School Board Extends Superintendent's Contract, Gives 2.5 Percent Raise
Dr. Lisa Dana again received glowing praise from School Committee members for her leadership and teamwork running the Danvers Public Schools.
The School Committee concluded its annual performance evaluation of Dana on Monday with high praise from board members. They then unanimously agreed to extend her unexpired contract for one more year and give her a 2.54 percent pay raise.
Committee member Jean McCartin said 10 years ago, Dana was a young assistant superintendent who was promoted to lead the district during a challenging time and has grown into an "amazing" and "strong" superintendent.

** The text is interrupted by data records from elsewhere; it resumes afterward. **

What follows belongs to an exercise in optimizing a design on an open flow for small area, a short achievable clock period and few clock cycles; a production flow would make more cautious choices.
Where RTL was checked, it was by simulation tests only, not by an equivalence proof against the original.
Power and IR drop assume default switching activity.

Setup of the baseline:
==> flow/design.v (excerpt) <==
module zhxpu_core(
	input clk,
	input rst,
	output wire [15:0] imem_addr,
	input [15:0] imem_rdata,
	input imem_ready,
	output wire [15:0] dmem_addr,
	output wire [15:0] dmem_wdata,
	output wire dmem_we,
	output wire dmem_re,
	input [15:0] dmem_rdata,
	input dmem_ready
);
For scale: ~2,000 cells after synthesis, about 86 I/O pins, about 16,000 um2 of cells after synthesis.
export LEC_CHECK = 0
export ABC_AREA = 1
export CAP_MARGIN = 20
export CORE_MARGIN = 2
export CORE_UTILIZATION = 60
export CTS_BUF_LIST = sky130_fd_sc_hd__clkbuf_8
export SETUP_SLACK_MARGIN = 4.5
export SLEW_MARGIN = 20
export TNS_END_PERCENT = 10
create_clock -name core_clock -period 9.0 [get_ports {clk}]
run.sh (not shown) runs the stock make flow with config.mk's settings and CLKGATE_MAP_FILE= SYNTH_SCRIPT=/design/flow/synth_recipe.tcl, a recipe that flattens the netlist after the stock synthesis.
## Diff of input files: the candidate against the baseline
- swapping 4.5 for 5 in SETUP_SLACK_MARGIN
Findings:
Relative to the baseline, the required time at the worst-slack endpoint of the candidate is lower by 0.03 ns. Worst relative slew slack ended up 1.7 points higher on the candidate than on the baseline. In the candidate relative to the baseline, pin count of the biggest net entering global routing had gone down by a few percent. Diff the baseline -> the candidate: critical-path maximum fanout shrank by 6, total global routing track utilization moved down. Part of the power in combinational logic for the candidate: 2.2 points up relative to the baseline.
Function was not checked in any run of this note: the RTL went through the layout flow alone.

Another version of the RTL of zhxpu_core (not shown whole).
For scale: roughly 1700 cells after synthesis, ~280 flip-flops, roughly 86 I/O pins, about 18000 um2 of cells after synthesis.
export LEC_CHECK = 0
export ABC_AREA = 0
export CAP_MARGIN = 20
export CORE_MARGIN = 2
export CORE_UTILIZATION = 60
export CTS_BUF_LIST = sky130_fd_sc_hd__clkbuf_8
export SETUP_SLACK_MARGIN = 5
export SLEW_MARGIN = 20
export TNS_END_PERCENT = 10
create_clock -name core_clock -period 9.0 [get_ports {clk}]
standard.sh (not shown) runs the stock make flow with config.mk's settings and CLKGATE_MAP_FILE= SYNTH_SCRIPT=/design/flow/synth_recipe.tcl, a recipe that flattens the netlist after the stock synthesis.
==> flow/flow/run.sh <==
#!/bin/bash
set -euo pipefail
bash standard.sh "BUFFER_PORTS_ARGS=-buffer_cell sky130_fd_sc_hd__buf_2" SETUP_SLACK_MARGIN=6 finish > standard_flow.log 2>&1
The first run completed without violations.
Testbench counts at the start, summed over its fixed seeds: cycles 41,488.
Rerun with:
--- a/flow/config.mk
+++ b/flow/config.mk
@@ -6,5 +6,5 @@
 export NUM_CORES = 4
 export LEC_CHECK = 0
-export ABC_AREA = 0
+export ABC_AREA = 1
 export CAP_MARGIN = 20
 export CORE_MARGIN = 2
@@ -13,3 +13,3 @@
 export SETUP_SLACK_MARGIN = 5
 export SLEW_MARGIN = 20
-export TNS_END_PERCENT = 10
+export TNS_END_PERCENT = 3
Clock power barely changes.
Register-to-register slack gets better by 550 ps.
Wire length went down by 14%.
Cell count went up by about 19%.
Sequential cell count is unchanged.
Core utilization went down by 7.5 points.
Power went down by 0.80%.
Worst setup slack gets better by 450 ps.
Count of clock-buffer cells in the layout is unchanged.
Rerun with:
--- a/flow/config.mk
+++ b/flow/config.mk
@@ -10,6 +10,6 @@
 export CORE_MARGIN = 2
 export CORE_UTILIZATION = 60
-export CTS_BUF_LIST = sky130_fd_sc_hd__clkbuf_8
+export CTS_BUF_LIST = sky130_fd_sc_hd__clkbuf_16
 export SETUP_SLACK_MARGIN = 5
 export SLEW_MARGIN = 20
-export TNS_END_PERCENT = 3
+export TNS_END_PERCENT = 10
Sequential cell count is unchanged.
Count of clock-buffer cells in the layout went down by 17.
Utilization went up by 0.58 points.
Final cell count went down by 0.56%.
Rerun with:
==> flow/flow/run.sh (replaced) <==
#!/bin/bash
set -euo pipefail
bash standard.sh "BUFFER_PORTS_ARGS=-buffer_cell sky130_fd_sc_hd__buf_2" SETUP_SLACK_MARGIN=6.25 finish > standard_flow.log 2>&1
--- a/flow/config.mk
+++ b/flow/config.mk
@@ -10,5 +10,5 @@
 export CORE_MARGIN = 2
 export CORE_UTILIZATION = 60
-export CTS_BUF_LIST = sky130_fd_sc_hd__clkbuf_16
+export CTS_BUF_LIST = sky130_fd_sc_hd__clkbuf_8
 export SETUP_SLACK_MARGIN = 5
 export SLEW_MARGIN = 20
Effect:
- The changed run went through all stages and came out clean
- die area does not change
- final area came out higher by about 4%
- synthesized cell count is unchanged
- count of clock-buffer cells in the layout is higher by 17
Rerun with:
==> flow/flow/run.sh (replaced) <==
#!/bin/bash
set -euo pipefail
bash standard.sh "BUFFER_PORTS_ARGS=-buffer_cell sky130_fd_sc_hd__buf_2" SETUP_SLACK_MARGIN=5.75 finish > standard_flow.log 2>&1
The new run completed with no timing, DRC or antenna violations.
Design area is lower by 8.8%.
Sequential power is about the same.
Final cell count fell by about 4.5%.

== oak ==
zhxpu_core, a different RTL version from the one above (not shown whole).
Size in the first run: roughly 270 flip-flops, roughly 86 I/O pins.
==> flow/config.mk <==
export PLATFORM = sky130hd
export DESIGN_NAME = zhxpu_core
export DESIGN_NICKNAME = zhxpu_core
export VERILOG_FILES = /design/flow/design.v
export SDC_FILE = /design/flow/constraint.sdc
export NUM_CORES = 4
export LEC_CHECK = 0
export CAP_MARGIN = 20
export CORE_MARGIN = 2
export CORE_UTILIZATION = 40
export SLEW_MARGIN = 20
==> flow/constraint.sdc <==
create_clock -name core_clock -period 9.0 [get_ports {clk}]
set_input_delay 1.8000 -clock core_clock [delete_from_list [all_inputs] [get_ports {clk}]]
set_output_delay 1.8000 -clock core_clock [all_outputs]
set_load 0.01 [all_outputs]
run.sh (not shown) runs the stock make flow with config.mk's settings and CLKGATE_MAP_FILE= SYNTH_SCRIPT=/design/flow/synth_recipe.tcl, a recipe that flattens the netlist after the stock synthesis.
Stock flow here: none of the scripts above is used.
oak went all the way through the flow, and no timing, DRC or antenna check failed.
Testbench counts of oak, summed over its fixed seeds: cycles 41,477.
Here is what was changed in the inputs of pine compared with oak.
diff --git a/flow/config.mk b/flow/config.mk
--- a/flow/config.mk
+++ b/flow/config.mk
@@ -6,6 +6,8 @@
 export NUM_CORES = 4
 export LEC_CHECK = 0
+export ABC_CLOCK_PERIOD_IN_PS = 5000
 export CAP_MARGIN = 20
 export CORE_MARGIN = 2
 export CORE_UTILIZATION = 40
+export SETUP_SLACK_MARGIN = 4
 export SLEW_MARGIN = 20
Results
Summary: with oak as the reference, wire length in pine moved up by a few percent.
Comparing critical path depth for pine and oak, the smaller number came from oak.
Comparing pine against oak, there is no change at all in number of buffers on the longest clock path.
oak → pine: via count went up 3.2%; leakage component of the power went up by 6.8%; number of placed instances with taps included was more or less identical.
Changes in birch relative to pine:
diff --git a/flow/config.mk b/flow/config.mk
--- a/flow/config.mk
+++ b/flow/config.mk
@@ -6,8 +6,8 @@
 export NUM_CORES = 4
 export LEC_CHECK = 0
-export ABC_CLOCK_PERIOD_IN_PS = 5000
+export ABC_CLOCK_PERIOD_IN_PS = 4000
 export CAP_MARGIN = 20
 export CORE_MARGIN = 2
 export CORE_UTILIZATION = 40
-export SETUP_SLACK_MARGIN = 4
+export SETUP_SLACK_MARGIN = 5
 export SLEW_MARGIN = 20
Findings:
The lower power density of the placed cells of pine and birch is in birch. The count of non-CTS inverters in the layout of birch is lower than that of pine. On multi-input gate count, pine and birch are neck and neck. Re number of core rows: no difference whatsoever between pine and birch. As far as I/O pin count goes, birch and pine are indistinguishable; the numbers are identical. Comparing post-detailed-placement half-perimeter wirelength for pine and birch, the smaller number came from pine.

zhxpu_core, a different RTL version from the one above (not shown whole).
Size: roughly 2000 cells after synthesis, roughly 260 flip-flops, roughly 16000 µm² of cells after synthesis.
export LEC_CHECK = 0
export ABC_AREA = 1
export CAP_MARGIN = 20
export CORE_MARGIN = 2
export CORE_UTILIZATION = 60
export CTS_BUF_LIST = sky130_fd_sc_hd__clkbuf_4 sky130_fd_sc_hd__clkbuf_8
export SETUP_SLACK_MARGIN = 5
export SLEW_MARGIN = 20
export TNS_END_PERCENT = 10
create_clock -name core_clock -period 9.0 [get_ports {clk}]
standard.sh (not shown) runs the stock make flow with config.mk's settings and CLKGATE_MAP_FILE= SYNTH_SCRIPT=/design/flow/synth_recipe.tcl, a recipe that flattens the netlist after the stock synthesis.
==> flow/flow/run.sh <==
#!/bin/bash
set -euo pipefail
bash standard.sh "BUFFER_PORTS_ARGS=-buffer_cell sky130_fd_sc_hd__buf_2" finish > standard_flow.log 2>&1
The baseline completed with no timing, DRC or antenna violations.
Testbench counts at the start, summed over its fixed seeds: cycles 41,488.
Next try:
==> flow/flow/run.sh (replaced) <==
#!/bin/bash
set -euo pipefail
bash standard.sh "BUFFER_PORTS_ARGS=-buffer_cell sky130_fd_sc_hd__buf_1" finish > standard_flow.log 2>&1
- CTS_BUF_LIST: sky130_fd_sc_hd__clkbuf_4 sky130_fd_sc_hd__clkbuf_8 -> sky130_fd_sc_hd__clkbuf_8
=> Flip-flop and latch count stays the same; clock-buffer cell count falls by 11; synthesized area is unchanged.
Next try:
==> flow/flow/run.sh (replaced) <==
#!/bin/bash
set -euo pipefail
bash standard.sh "BUFFER_PORTS_ARGS=-buffer_cell sky130_fd_sc_hd__buf_2" finish > standard_flow.log 2>&1
Worst setup slack improves by 0.14 ns.
Utilization goes up by 0.41 points.
Wire length went down by 0.64%.
Via count fell by 0.40%.
Sequential share of layout area goes down by 0.22 points.
Next try:
==> flow/flow/run.sh (replaced) <==
#!/bin/bash
set -euo pipefail
bash standard.sh "BUFFER_PORTS_ARGS=-buffer_cell sky130_fd_sc_hd__buf_2" SETUP_SLACK_MARGIN=5.5 finish > standard_flow.log 2>&1
=> Core utilization came out higher by 1.1 points; wire length came out higher by a little under a tenth; via count came out higher by a few percent; total power came out higher by a few percent; critical path depth came out higher by 21; synthesized cell count does not change; setup slack got worse by 0.12 ns; clock power hardly moves; cell count came out higher slightly; register-to-register slack got worse by 0.17 ns.
Next try:
==> flow/flow/run.sh (replaced) <==
#!/bin/bash
set -euo pipefail
bash standard.sh SETUP_SLACK_MARGIN=6 finish > standard_flow.log 2>&1
Synthesized cell count does not change.
Global-route usage increases by 5.7 points.
Non-clock buffer count increases by 127.
Final cell count increases by 5.0%.
Final area increases by 11%.
Routed wire length increases by 12%.
Maximum frequency decreases by 4.2%.
Die area is unchanged.
Total power increases by 4.5%.
Worst hold slack hardly moves.
Next try:
==> flow/run.sh (new file) <==
#!/bin/bash
# synth_recipe.tcl (not shown) runs the flow's synth.tcl, then flattens the netlist and writes it again
# the make line also repeats each setting of config.mk as NAME=value (left out here)
make -C /OpenROAD-flow-scripts/flow DESIGN_CONFIG=/design/flow/config.mk WORK_HOME=/design/flow/orfs CLKGATE_MAP_FILE= SYNTH_SCRIPT=/design/flow/synth_recipe.tcl finish
removed: flow/flow/run.sh
removed: flow/standard.sh
Count of clock-buffer cells in the layout grows by 2.
Critical path depth shrinks by 5.
Maximum frequency shrinks by 0.66%.
Worst setup slack loses 0.028 ns.

## afterwards: timing with drivers on the ports
In the flow no input, the clock included, has a driving cell. The finished layouts below were timed again as built, in two steps. Step 1 sets driving cells, clkbuf_16 on the clock port and buf_2 on the other inputs (assumed; they add their load-dependent delay and slew). Step 2 moves the port delays by t, midway between the first and last clock arrival at a register: inputs arrive t later, outputs are due t later. That takes back most of the time a late clock gives input paths. Three values: ideal ports, drivers, drivers and shift; two values: the first two.
run	t (ns)	setup slack, ns	clock arrival spread, ns
the baseline	0.630	4.505 / 4.505 / 3.926	0.024 / 0.024
the candidate	0.631	4.639 / 4.639 / 4.236	0.036 / 0.037
the first run of note 2	0.650	5.321 / 5.321 / 5.107	0.044 / 0.044
the second run of note 2	0.623	5.772 / 5.723 / 5.482	0.051 / 0.051
the third run of note 2	0.615	5.761 / 5.709 / 5.514	0.016 / 0.015
the fourth run of note 2	0.635	5.639 / 5.639 / 5.608	0.047 / 0.047
the fifth run of note 2	0.616	5.663 / 5.663 / 5.266	0.052 / 0.052
oak	0.635	1.652 / 1.652 / 1.652	0.010 / 0.011
pine	0.633	4.021 / 4.021 / 3.478	0.021 / 0.021
birch	0.636	4.153 / 4.153 / 3.993	0.018 / 0.018
the first run of note 4	0.601	4.995 / 5.013 / 4.412	0.036 / 0.035
the second run of note 4	0.621	4.862 / 4.883 / 4.262	0.028 / 0.028
the third run of note 4	0.602	5.006 / 5.024 / 4.422	0.036 / 0.036
the fourth run of note 4	0.617	4.881 / 4.881 / 4.619	0.035 / 0.034
the fifth run of note 4	0.625	4.702 / 4.702 / 4.702	0.071 / 0.071
the sixth run of note 4	0.635	4.673 / 4.673 / 4.340	0.039 / 0.039
After both steps every run listed still meets setup and hold. The setup slack of the second run of note 4, which loses most, moves by +0.021 ns with the drivers and by -0.600 ns with both steps.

She wouldn't rather have anyone else on the job.
She praised Dana as goal-oriented, data-driven and thoughtful in her approach to issues. She also said Dana is skilled at bringing stakeholders together and building consensus to accomplish goals, which includes transparency with the public on such things as the school budget.

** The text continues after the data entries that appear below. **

Context: an optimization exercise on an open-source flow, tuned for small area. The choices shown serve that exercise and are no tape-out recipe.
The RTL was checked by simulation tests, not by an equivalence proof against the original design.
No activity file was given, so power comes from the tool's default toggle rates.

<file path="flow/run.sh">
#!/bin/bash
# Layout flow: the standard synthesis, then its combinational logic mapped
# again for area (registers, their names and cells untouched), then the standard flow's
# standard layout from floorplan to finish.
set -euo pipefail
WORK=$(pwd)
F=$WORK/flow
R=$WORK/orfs/results/$FLOW_PLATFORM/top_final/base
LIB=$FLOW_HOME/platforms/$FLOW_PLATFORM/lib/sky130_fd_sc_hd__tt_025C_1v80.lib

# 1. standard synthesis
bash standard.sh synth > synth_standard.log 2>&1

# 2. remap the combinational logic
cp $R/1_2_yosys.v $WORK/standard_1_2_yosys.v
python3 $F/mkmap.py $LIB $WORK/combmap.v > mkmap.log 2>&1
DU=$(sed -n '/^export DONT_USE_CELLS/,/^$/p' $FLOW_HOME/platforms/$FLOW_PLATFORM/config.mk \
     | grep -o 'sky130_fd_sc_hd__[a-z0-9_]*' | sort -u | sed 's/^/-dont_use /' | tr '\n' ' ')
# ABC's deepsyn is randomised: map with a few seeds at once, keep the smallest.
# Runs 1-3 end with mfs3 (which can fail on some netlists), run 4 does not,
# run 5 is a plain deterministic script as a fallback.
SEEDS="1 2 3 4 5"
for S in $SEEDS; do
  case $S in
    4) T=$F/area_nomfs.abc.in ;;
    5) T=$F/basic.abc.in ;;
    *) T=$F/area_mfs.abc.in ;;
  esac
  sed "s/@SEED@/$S/" $T > $WORK/area_$S.abc
  cat > $WORK/remap_$S.ys <<EOT
read_liberty -lib $LIB
read_verilog $WORK/standard_1_2_yosys.v
hierarchy -top $FLOW_TOP
techmap -map $WORK/combmap.v
techmap
opt -fast
opt -purge
abc -liberty $LIB $DU -script $WORK/area_$S.abc
opt_clean -purge
hilomap -singleton -hicell sky130_fd_sc_hd__conb_1 HI -locell sky130_fd_sc_hd__conb_1 LO
insbuf -buf sky130_fd_sc_hd__buf_4 A X
opt_clean -purge
tee -o $WORK/remap_stat_$S.txt stat -liberty $LIB
check -assert -mapped
write_verilog -noattr -nohex -nodec $WORK/remap_1_2_yosys_$S.v
EOT
  yosys -s $WORK/remap_$S.ys > remap_$S.log 2>&1 &
done
wait
BEST=""; BESTA=""
for S in $SEEDS; do
  [ -s $WORK/remap_1_2_yosys_$S.v ] || continue
  A=$(grep "Chip area for module" $WORK/remap_stat_$S.txt | grep -o "[0-9.]*$")
  if [ -z "$BEST" ] || awk "BEGIN{exit !($A < $BESTA)}"; then BEST=$S; BESTA=$A; fi
done
echo "seed $BEST area $BESTA" > remap_choice.log
cp $WORK/remap_1_2_yosys_$BEST.v $WORK/remap_1_2_yosys.v
cp $WORK/remap_1_2_yosys.v $R/1_2_yosys.v
rm -f $R/1_synth.odb

# 3. standard layout from the remapped netlist; the port buffers are buf_1
export BUFFER_PORTS_ARGS="-buffer_cell sky130_fd_sc_hd__buf_1"
# clock tree of clkbuf_8, without the dummy loads CTS adds to balance leaves
export CTS_ARGS="-sink_clustering_enable -repair_clock_nets -buf_list sky130_fd_sc_hd__clkbuf_8 -dont_use_dummy_load"
bash standard.sh finish > layout_standard.log 2>&1
</file>
<file path="flow/area_mfs.abc.in">
strash
&get -n
&deepsyn -T 1200 -S @SEED@
&put
strash
&get -n
&dch -f
&nf -p -R 1000
&put
mfs3 -a
</file>
<file path="flow/area_nomfs.abc.in">
strash
&get -n
&deepsyn -T 1200 -S @SEED@
&put
strash
&get -n
&dch -f
&nf -p -R 1000
&put
</file>
<file path="flow/basic.abc.in">
strash
dc2
balance -l; resub -K 6 -l; rewrite -l; resub -K 6 -N 2 -l; refactor -l; resub -K 8 -l; balance -l; resub -K 8 -N 2 -l; rewrite -l; resub -K 10 -l; rewrite -z -l; resub -K 10 -N 2 -l; balance -l; resub -K 12 -l; refactor -z -l; resub -K 12 -N 2 -l; rewrite -z -l; balance -l
balance -l; resub -K 6 -l; rewrite -l; resub -K 6 -N 2 -l; refactor -l; resub -K 8 -l; balance -l; resub -K 8 -N 2 -l; rewrite -l; resub -K 10 -l; rewrite -z -l; resub -K 10 -N 2 -l; balance -l; resub -K 12 -l; refactor -z -l; resub -K 12 -N 2 -l; rewrite -z -l; balance -l
strash
&get -n
&dch -f
&nf -R 1000
&put
</file>
<file path="flow/mkmap.py">
#!/usr/bin/env python3
"""Write a Yosys techmap file that turns each combinational sky130 cell back into logic,
from the liberty 'function' of each output pin.  Sequential cells are left out."""
import re, sys
lib = open(sys.argv[1]).read()
out = open(sys.argv[2], 'w')
# split into cells
cells = re.split(r'\n\s*cell\s*\(\s*"?([A-Za-z0-9_]+)"?\s*\)\s*\{', lib)
n = 0
for i in range(1, len(cells), 2):
    name, body = cells[i], cells[i + 1]
    if re.search(r'\b(ff|latch|statetable)\s*\(', body):
        continue
    pins = re.findall(r'pin\s*\(\s*"?([A-Za-z0-9_]+)"?\s*\)\s*\{(.*?)\n\s{8}\}', body, re.S)
    ins, outs = [], []
    for pn, pb in pins:
        d = re.search(r'direction\s*:\s*"?(\w+)"?', pb)
        if not d: continue
        if d.group(1) == 'input': ins.append(pn)
        elif d.group(1) == 'output':
            f = re.search(r'function\s*:\s*"([^"]*)"', pb)
            if not f: break
            outs.append((pn, f.group(1)))
    else:
        if not outs: continue
        def conv(f):
            f = f.replace('!', '~').replace('+', '|').replace('*', '&').replace('^', '^')
            # implicit AND: "A B" -> "A&B"
            f = re.sub(r'([A-Za-z0-9_\)])\s+(?=[A-Za-z0-9_~\(])', r'\1&', f)
            return f
        out.write('module %s(%s);\n' % (name, ', '.join(ins + [o for o, _ in outs])))
        for p in ins: out.write('  input %s;\n' % p)
        for o, f in outs: out.write('  output %s;\n  assign %s = %s;\n' % (o, o, conv(f)))
        out.write('endmodule\n')
        n += 1
print(n, 'cells')
</file>
<file path="standard.sh">
#!/bin/bash
# synth_recipe.tcl (not shown) runs the flow's synth.tcl, then flattens the netlist and writes it again
# the make line also repeats each setting of config.mk as NAME=value (left out here)
make -C /OpenROAD-flow-scripts/flow DESIGN_CONFIG=/design/flow/config.mk WORK_HOME=/design/flow/orfs CLKGATE_MAP_FILE= SYNTH_SCRIPT=/design/flow/synth_recipe.tcl "${@:-finish}"
</file>
<file path="config.mk">
export PLATFORM = sky130hd
export DESIGN_NAME = top_final
export DESIGN_NICKNAME = top_final
export VERILOG_FILES = /design/flow/design.v
export SDC_FILE = /design/flow/constraint.sdc
export NUM_CORES = 4
export LEC_CHECK = 0
export ABC_AREA = 1
export CAP_MARGIN = 20
export CORE_MARGIN = 2
export CORE_UTILIZATION = 30
export PLACE_DENSITY = 0.5
export SLEW_MARGIN = 20
export SYNTH_MEMORY_MAX_BITS = 16384
</file>
<file path="constraint.sdc">
create_clock -name core_clock -period 10.0 [get_ports {CLK100MHZ}]
set_input_delay 2.0000 -clock core_clock [delete_from_list [all_inputs] [get_ports {CLK100MHZ}]]
set_output_delay 2.0000 -clock core_clock [all_outputs]
set_load 0.01 [all_outputs]
</file>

"If you don't know how to bring people together and lead, you won't be successful," McCartin said.
"Would it be inappropriate to say 'Ditto?'" quipped Dave Thomson, who was next up to speak on Dana's evaluation.
He likewise praised Dana for working in such a way to allow her team to "shine" and also collaborating well with other town leaders and her peers in other districts. He said Dan's always open to feedback and willing to listen.
Dana has historically received high marks from the committee. Before Monday, her contract was due to expire June 30, 2017. And adding on the raise, her new annual salary will be $161,500.
Committee member Arthur Skarmeas said the pay raise simply puts Dana right at the median salary range for superintendents in nearby districts or other districts comparable to Danvers. The district has about 3,600 students.
For example, Peabody Superintendent Joe Mastrocola will earn $168,000 now, Salem schools chief Stephen Russell will make $175,000, new Beverly Superintendent Steven Hiersche will be paid $170,000, Masconomet's Darrell Lockwood earns $171,700 and Greg Maass earned $179,000 in Marblehead before he resigned last May.
"We all feel Lisa is doing a very good job in our district," he said. "We want her to stay."
Skarmeas said Dana is paid less than many of her peers and yet has more experience.
Committee Chairman Eric Crane agreed, saying they needed keep abreast of the market for school administrators and try to be equitable.
In regard to the evaluation, Skarmeas thought the new tool and format from state education officials was slightly better than the old version, but he still had problems with it.
"You either do the job or you don't do the job," he said. "The way I looked at this is 'proficient' means you do the job, 'needs improvement' means you don't do the job, 'unsatisfactory' means you shouldn't be here and I don't know what 'exemplary' is."
He just checked off 'proficient' across the board. Skarmeas said he was "queasy" at times at some of Dana's early hires when he joined the committee seven years ago, but she's "really built a strong team."
Skarmeas noted there's always room for growth, but complacency and hidden agendas are not part of Dana's administration.
"I think I can comfortably say your goal is always just to do what's best for the district," he said.
Crane said "exemplary" basically means work that exceeds expectations and should be held up as a regional or state model. "You met everything [goals] and exceeded several things, from my point of view," he said.
One example of that he noted was keeping ahead of state mandates, policies and other programs districts are expected to adopt with well-researched plans and foresight.